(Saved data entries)
--- START ---

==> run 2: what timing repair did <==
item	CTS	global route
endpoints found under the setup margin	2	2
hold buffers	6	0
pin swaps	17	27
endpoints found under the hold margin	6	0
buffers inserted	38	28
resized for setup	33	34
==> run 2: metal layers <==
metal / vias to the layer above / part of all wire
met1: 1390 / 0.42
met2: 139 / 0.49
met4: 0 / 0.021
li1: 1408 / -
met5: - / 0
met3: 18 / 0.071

--- END ---

• EXERCISE: Give back the entries exactly. Omit none of them.

• RESPONSE TO THE TASK:
==> run 2: what timing repair did <==
item	CTS	global route
endpoints found under the setup margin	2	2
hold buffers	6	0
pin swaps	17	27
endpoints found under the hold margin	6	0
buffers inserted	38	28
resized for setup	33	34
==> run 2: metal layers <==
metal / vias to the layer above / part of all wire
met1: 1390 / 0.42
met2: 139 / 0.49
met4: 0 / 0.021
li1: 1408 / -
met5: - / 0
met3: 18 / 0.071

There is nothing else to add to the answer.